(Dataset entries)
++++++++
File: src/rtl/aes_pkg.sv
// aes_pkg: type codes and loader state encoding shared by the AES input stage and key expansion
package aes_pkg;
  localparam int WORD_W = 32;
  localparam logic [1:0] TYPE_NONE = 2'b00;
  localparam logic [1:0] TYPE_DATA = 2'b01;
  localparam logic [1:0] TYPE_KEY = 2'b10;
  typedef enum logic [1:0] {
    IDLE = 2'd0,
    FILL = 2'd1,
    HOLD = 2'd2
  } ld_state_e;
  function automatic logic is_legal(input logic [1:0] t);
    return t == TYPE_KEY || t == TYPE_DATA;
  endfunction
endpackage

File: src/rtl/aes_block_loader.sv
// aes_block_loader: packs four typed 32-bit stream words (s_*) into a 128-bit block (blk_*) held until blk_ready, with abort and err_type pulse
module aes_block_loader
  import aes_pkg::*;
(
  input  logic                clk,
  input  logic                rst,
  input  logic                s_valid,
  output logic                s_ready,
  input  logic [WORD_W-1:0]   s_data,
  input  logic [1:0]          s_type,
  input  logic                abort,
  output logic                blk_valid,
  input  logic                blk_ready,
  output logic [4*WORD_W-1:0] blk_data,
  output logic [1:0]          blk_type,
  output logic                err_type
);
  ld_state_e state;
  logic [1:0] cnt;
  logic acc;
  assign s_ready = state != HOLD;
  assign acc = s_valid && s_ready;
  always_ff @(posedge clk) begin
    err_type <= 1'b0;
    if (rst) begin
      state <= IDLE;
      cnt <= 2'd0;
      blk_valid <= 1'b0;
      blk_data <= '0;
      blk_type <= TYPE_NONE;
    end else if (abort) begin
      state <= IDLE;
      cnt <= 2'd0;
      blk_valid <= 1'b0;
    end else begin
      case (state)
        IDLE: if (acc) begin
          if (is_legal(s_type)) begin
            blk_data[WORD_W-1:0] <= s_data;
            blk_type <= s_type;
            cnt <= 2'd1;
            state <= FILL;
          end else err_type <= 1'b1;
        end
        FILL: if (acc) begin
          if (s_type == blk_type) begin
            blk_data[{cnt, 5'd0} +: WORD_W] <= s_data;
            cnt <= cnt + 2'd1;
            if (cnt == 2'd3) begin
              state <= HOLD;
              blk_valid <= 1'b1;
            end
          end else if (is_legal(s_type)) begin
            err_type <= 1'b1;
            blk_data[WORD_W-1:0] <= s_data;
            blk_type <= s_type;
            cnt <= 2'd1;
          end else begin
            err_type <= 1'b1;
            cnt <= 2'd0;
            state <= IDLE;
          end
        end
        HOLD: if (blk_ready) begin
          state <= IDLE;
          blk_valid <= 1'b0;
        end
        default: state <= IDLE;
      endcase
    end
  end
endmodule

File: config.mk
export PLATFORM = sky130hd
export DESIGN_NAME = aes_block_loader
export DESIGN_NICKNAME = d
export VERILOG_FILES = /design/src/rtl/aes_pkg.sv /design/src/rtl/aes_block_loader.sv
export SDC_FILE = /design/constraint.sdc
export NUM_CORES = 1
export LEC_CHECK = 0
export ABC_AREA = 1
export CORE_MARGIN = 5
export CORE_UTILIZATION = 50
export CTS_BUF_LIST = sky130_fd_sc_hd__clkbuf_4
export DETAILED_ROUTE_END_ITERATION = 12
export PLACE_DENSITY = 0.82
export SKIP_CTS_REPAIR_TIMING = 1
export SYNTH_ARGS = -nofsm -noshare
export SYNTH_HDL_FRONTEND = slang
export SYNTH_SLANG_ARGS = --single-unit
File: constraint.sdc
create_clock -name clk -period 2.68 [get_ports clk]
set_clock_uncertainty 0.2 [all_clocks]
set_input_delay 0.268 -clock clk [delete_from_list [all_inputs] [get_ports clk]]
set_output_delay 0.268 -clock clk [all_outputs]
set_load 0.005 [all_outputs]
* Word level (Yosys, flattened, before mapping) *
Cells that the tools add are included.

word-level totals
  word-level logic and storage cells = 73
  output and inout port bits = 133
  bits of input ports = 39
  flip-flop bits (word level) = 136

operators by class
  shift operators = 2
  reduce and logical (&&, ||, !) cells = 12
  equality and inequality tests = 16
  $add $sub $neg = 2
  bitwise gates (word level) = 1
  multiplexer cells = 33

operators by type and width
  kind                                                                       number
  128-bit bitwise mux                                                        1
  32-bit two-way mux                                                         4
  32-bit by 9-bit variable shift with 128-bit output (first input constant)  1
  32-bit by 9-bit variable part select with 128-bit output                   1
  32-bit one-hot mux with 2 select lines                                     1
  2-bit two-way mux                                                          13
  2-bit inequality test (second input constant)                              8
  4-bit AND reduction                                                        3
  5-bit AND reduction                                                        2
  1-bit two-way mux                                                          9
  7-bit negation with 9-bit output                                           1
  2-bit one-hot mux with 2 select lines                                      2
  2-bit == test (second input constant)                                      3
  3-bit inequality test (second input constant)                              2
  2-bit one-hot mux with 3 select lines                                      1
  6-bit AND reduction                                                        1
  2-bit by 1-bit == test with 1-bit output (second input constant)           2
  1-bit one-hot mux with 2 select lines                                      2
  2-bit nonzero test                                                         2
  2-bit by 1-bit adder with 2-bit output (second input constant)             1
  2-bit == test                                                              1
  2-bit zero test                                                            1
  2-bit OR reduction                                                         1
  1-bit logical AND                                                          1
  other kinds (2)                                                            2

* Logic depth before layout (Yosys ltp) *
  depth in word-level cells = 6
  gate-level depth with buffers = 13
  mapped depth without buffers = 10

* Worst setup path before layout *
OpenSTA, ideal clock, no wires.

  path type = reg-to-reg
  from = reg cnt[0]
  to = reg blk_data[12]
  setup slack = 336 ps
  cell stages (with the launch flop) = 14
  buffers on the path = 4
  setup time = 64 ps
  arrival time = 2080 ps
  period minus slack after synthesis = 2344 ps
  data required time = 2416 ps
  path through = dfxtp_1 inv_1 clkbuf_1 ha_1 buf_2 nor2_1 nand2_1 nand4_1 buf_4 buf_2 nand2_1 nand3_1 nand2_1 nor2_1

between the ends
  cells in the longest elaborated chain, start to end = 6
  elaborated cells between the ends (all ways) = 7
  those cells by class = 1 x add/sub; 2 x shift; 4 x mux

RTL lines
  what                                                                                                                            RTL line                text
  from (decl)                                                                                                                     aes_block_loader.sv:19  logic [1:0] cnt;
  from (signal assigned)                                                                                                          aes_block_loader.sv:48  cnt <= cnt + 2'd1;
  7-bit negation with 9-bit output *                                                                                              aes_block_loader.sv:47  blk_data[{cnt, 5'd0} +: WORD_W] <= s_data;
  32-bit by 9-bit variable part select with 128-bit output or 32-bit by 9-bit variable shift with 128-bit output (tied branches)  aes_block_loader.sv:47
  128-bit bitwise mux *                                                                                                           aes_block_loader.sv:47
  32-bit two-way mux *                                                                                                            aes_block_loader.sv:46  if (s_type == blk_type) begin
  32-bit two-way mux *                                                                                                            aes_block_loader.sv:45  FILL: if (acc) begin
  32-bit one-hot mux with 2 select lines *                                                                                        aes_block_loader.sv:36  case (state)
  to (signal, indexed assignment)                                                                                                 aes_block_loader.sv:39  blk_data[WORD_W-1:0] <= s_data;
  to (signal, indexed assignment)                                                                                                 aes_block_loader.sv:47
  to (signal, indexed assignment)                                                                                                 aes_block_loader.sv:55  blk_data[WORD_W-1:0] <= s_data;
  to (decl)                                                                                                                       aes_block_loader.sv:14  output logic [4*WORD_W-1:0] blk_data,

Every way passes the cells marked *; elsewhere a longest branch is shown, timed or not. The select of a mux whose other input is x is not followed.
A chain may end at the register's enable or synchronous reset.

* Worst setup path in the final report *
  from = reg cnt[1]
  to = reg blk_data[81]

between the ends
  cells in the longest elaborated chain, start to end = 3
  elaborated cells between the ends (all ways) = 4
  those cells by class = 1 x add/sub; 2 x shift; 1 x mux

RTL lines
  what                                                                                                                            RTL line
  7-bit negation with 9-bit output *                                                                                              aes_block_loader.sv:47
  32-bit by 9-bit variable part select with 128-bit output or 32-bit by 9-bit variable shift with 128-bit output (tied branches)  aes_block_loader.sv:47
  128-bit bitwise mux *                                                                                                           aes_block_loader.sv:47

Every way passes the cells marked *; elsewhere a longest branch is shown, timed or not.

==> results_dict.tcl <==
set metrics [dict create \
    ys_types 27 \
    cts_buffer_depth 2 \
    p_leak_uw 0.003408 \
    hold_viol_final 0 \
    synthTopCellsByArea "dfxtp_1 (43%), nand2_1 (22%), nor2_1 (8.6%)" \
    synth.largest_area_cell "dfxtp_1" \
    dp_slack_ps 164.5 \
    gp_congestion 0.9148 \
    hold_path_depth 3 \
    grt_pass1_wl_mm 30.63 \
    ioPinCount 172 \
    initial_utilization_pct 50.63 \
    syn_nets 1021 \
    drv_cap 0 \
    ys.flop_type "dfxtp_1" \
    grt_setup_unrepaired "false" \
    worstSetupPathType "flop to flop" \
    p_switching_uw 1052 \
    power.density_nw_per_um2 467.9 \
    die_x_um 122.8 \
    endpoint_kind "flop" \
    dpl.hpwl_mm 14.12 \
    synth_compound_area_share_pct 7.393 \
    layout.nets 1170 \
    clkTransAtPathRegs_ps 120 \
    p_clk_share_pct 35.5 \
    num_vias 6496 \
    timing.hold.ws_ps 15.13 \
    tightest_slew_ps 777.9 \
    max_stage_delay_ps 420 \
    drv_slew 0 \
    tns_ps 0 \
    track_usage_pct 26.19 \
    synthAdderAreaFrac_pct 1.180 \
    finalNonFillerCells 1310 \
    comb_power_share_pct 11.4 \
    cp.required_ps 2950 \
    r2r_cells 10 \
    arrival_ps 2510 \
    path_delay_family "buffers and inverters" \
    insertion_delay_ps 520 \
    r2r_end "blk_data[81]" \
    postRouteWirelength_mm 19.83 \
    drc 0 \
    rows 41 \
    cp_cell_sequence "inv_1 -> ha_1 -> buf_4 -> nor2_1 -> nand2_1 -> inv_1 -> nand2_1 -> nand2_1 -> nand2_1 -> nor2_1" \
    drt_first_pass_iters 6 \
    placed_area_um2 8087 \
    io_buffers 171 \
    synthSimpleGateAreaFrac_pct 36.87 \
    crit_slowest_cell "dfxtp_1" \
    min_period_over_period_pct 83.47 \
    synthXorXnorAreaFrac_pct 0 \
    crit_cells 10 \
    crit_top_cell "nand2_1" \
    p_sw_share_pct 26.85 \
    synth-edff-count 0 \
    p_int_uw 2866 \
    synth.most_common_cell "nand2_1" \
    drt-initial-drc-count 714 \
    synth_top_family_by_area "simple AND/OR/NAND/NOR gates" \
    start_kind "flop" \
    ys_ff_latch 136 \
    syn_area_um2 6364 \
    vdd_ir_drop_max_mv 0.2830 \
    die_height_um 122.8 \
    cts_tree "built" \
    min_from "rst" \
    synthMuxAreaShare_pct 0 \
    min_path_type "primary input to flop" \
    htreeDepth 4 \
    worst_slack_ps 443.1 \
    ys_seq_area_share_pct 42.78 \
    hold_end "blk_data[75]" \
    avgSynthCellArea_um2 6.520 \
    p_seq_share_pct 53.1 \
    cts_made_buffers 17 \
    r2r-start "cnt[1]" \
    grt_pass1_vias 5879 \
    netlist_instances 976 \
    crit_fanout 23 \
    core_area_um2 12570 \
    avgViaCountPerCell 4.959 \
    max_freq_mhz 447.0 \
    synth_commonest_cells "nand2_1 (371), nor2_1 (145), dfxtp_1 (136), inv_1 (95), a21oi_1 (79)" \
    place_inst 1278 \
    antenna_left 0 \
    routedWlPerCell_um 15.14 \
    reg2reg_slack_ps 440 \
    setup_viol 0 \
    synth_top_area_share_pct 42.78 \
    async_flop_share_pct 0 \
    status "finished, final reports clean" \
    fin_crit_ps 2237 \
    gr-total-overflow 0 \
    final_layout_size_suffix_gt1_share_pct 6.157 \
    die_area_um2 15080 \
    clock-sinks 136 \
    clock-root-buffer "clkbuf_4" \
    yosysWarningCount 0 \
    max-slew-margin-rel_pct 48.14 \
    path_buf_inv 3 \
    area_growth_pct 31.58 \
    antenna_found_initial 1 \
    grt_max_degree 77 \
    fin_area_um2 8373 \
]
-- worst reg2reg max path, stage by stage, from the launching register on --
cell and delay (ps):
dfxtp_1 420, inv_1 110, ha_1 210, buf_4 230
nor2_1 170, nand2_1 90, inv_1 380, nand2_1 140
nand2_1 110, nand2_1 50, nor2_1 80
-- how the worst max path moves through the flow --
stage                               to  slack (ps)      start
final                     blk_data[81]         440     cnt[1]
after global routing      blk_data[80]         230     cnt[1]
after CTS                 blk_data[81]         460     cnt[1]
after detailed placement  blk_data[57]         160  s_type[0]
after global placement    blk_data[44]         230  s_type[0]
after floorplan           blk_data[12]         340     cnt[0]
-- layer usage --
| metal | track usage (%) | part of all wire, % | wire (um) | up-vias |
|---|---|---|---|---|
| met1 | 36.62 | 43 | 8537 | 2887 |
| li1 | - | - | - | 3264 |
| met5 | 0 | 0 | 0 | - |
| met4 | 9.867 | 2.4 | 483 | 0 |
| met2 | 40.55 | 46 | 9142 | 302 |
| met3 | 4.378 | 8.4 | 1667 | 43 |
-- cell type report --
| class | instances | area, um^2 |
|---|---|---|
| sequential | 136 | 2723 |
| antenna | 1 | 2.502 |
| multi-input combinational | 673 | 2892 |
| tap | 172 | 215.2 |
| clock buffer | 17 | 127.6 |
| fill | 1112 | 4195 |
| inverter | 110 | 417.9 |
| clock inverter | 14 | 156.4 |
| timing repair buffer | 187 | 1839 |
-- power groups by stage --
| stage | sequential (uW) | clock (uW) | combinational [uW] |
|---|---|---|---|
| 3_3_place_gp | 2120 | 0 | 438 |
| 4_1_cts | 2080 | 1410 | 442 |
| 5_1_grt | 2080 | 1490 | 487 |
| 3_5_place_dp | 2130 | 0 | 439 |
| 6_report | 2080 | 1390 | 446 |
| 2_1_floorplan | 2120 | 0 | 228 |
-- stage by stage --
step	total power [uW]	utilization, %
2_1_floorplan	2351	-
3_3_place_gp	2562	64.34
3_5_place_dp	2564	64.34
4_1_cts	3931	66.60
5_1_grt	4057	66.62
6_report	3918	66.62
-- sequential cells by signal (all words and copies together), names as in the netlist --
| signal | count |
|---|---|
| blk_data | 128 |
| blk_valid | 1 |
| cnt | 2 |
| state | 2 |
| err_type | 1 |
| blk_type | 2 |
-- cell usage in the layout, fill, tap and decap left out, types with 6 or more instances in the layout --
master | Yosys | layout
inv_1 | 95 | 95
inv_2 | 11 | 11
nor3_1 | 13 | 13
ha_1 | 6 | 6
nand2_1 | 371 | 371
o21ai_0 | 6 | 6
nor4_1 | 10 | 10
nor2_1 | 145 | 145
a21oi_1 | 79 | 79
buf_4 | 2 | 15
dfxtp_1 | 136 | 136
nand3_1 | 25 | 25
clkdlybuf4s50_1 | 0 | 170
clkbuf_4 | 0 | 17
-- cell families after synthesis --
kind of cell	count (synthesis)
AND/OR/NAND/NOR	577
buffers and inverters	167
flip-flops	136
AO/OA/AOI/OAI	90
adder cells (fa/ha/maj)	6
No activity file was read; power rests on OpenSTA's default activity.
++++++++
Work to complete. Show each line in the entries that holds the string "shift".

Answer for the task.
  shift operators = 2
  32-bit by 9-bit variable shift with 128-bit output (first input constant)  1
  those cells by class = 1 x add/sub; 2 x shift; 4 x mux
  32-bit by 9-bit variable part select with 128-bit output or 32-bit by 9-bit variable shift with 128-bit output (tied branches)  aes_block_loader.sv:47
  those cells by class = 1 x add/sub; 2 x shift; 1 x mux
  32-bit by 9-bit variable part select with 128-bit output or 32-bit by 9-bit variable shift with 128-bit output (tied branches)  aes_block_loader.sv:47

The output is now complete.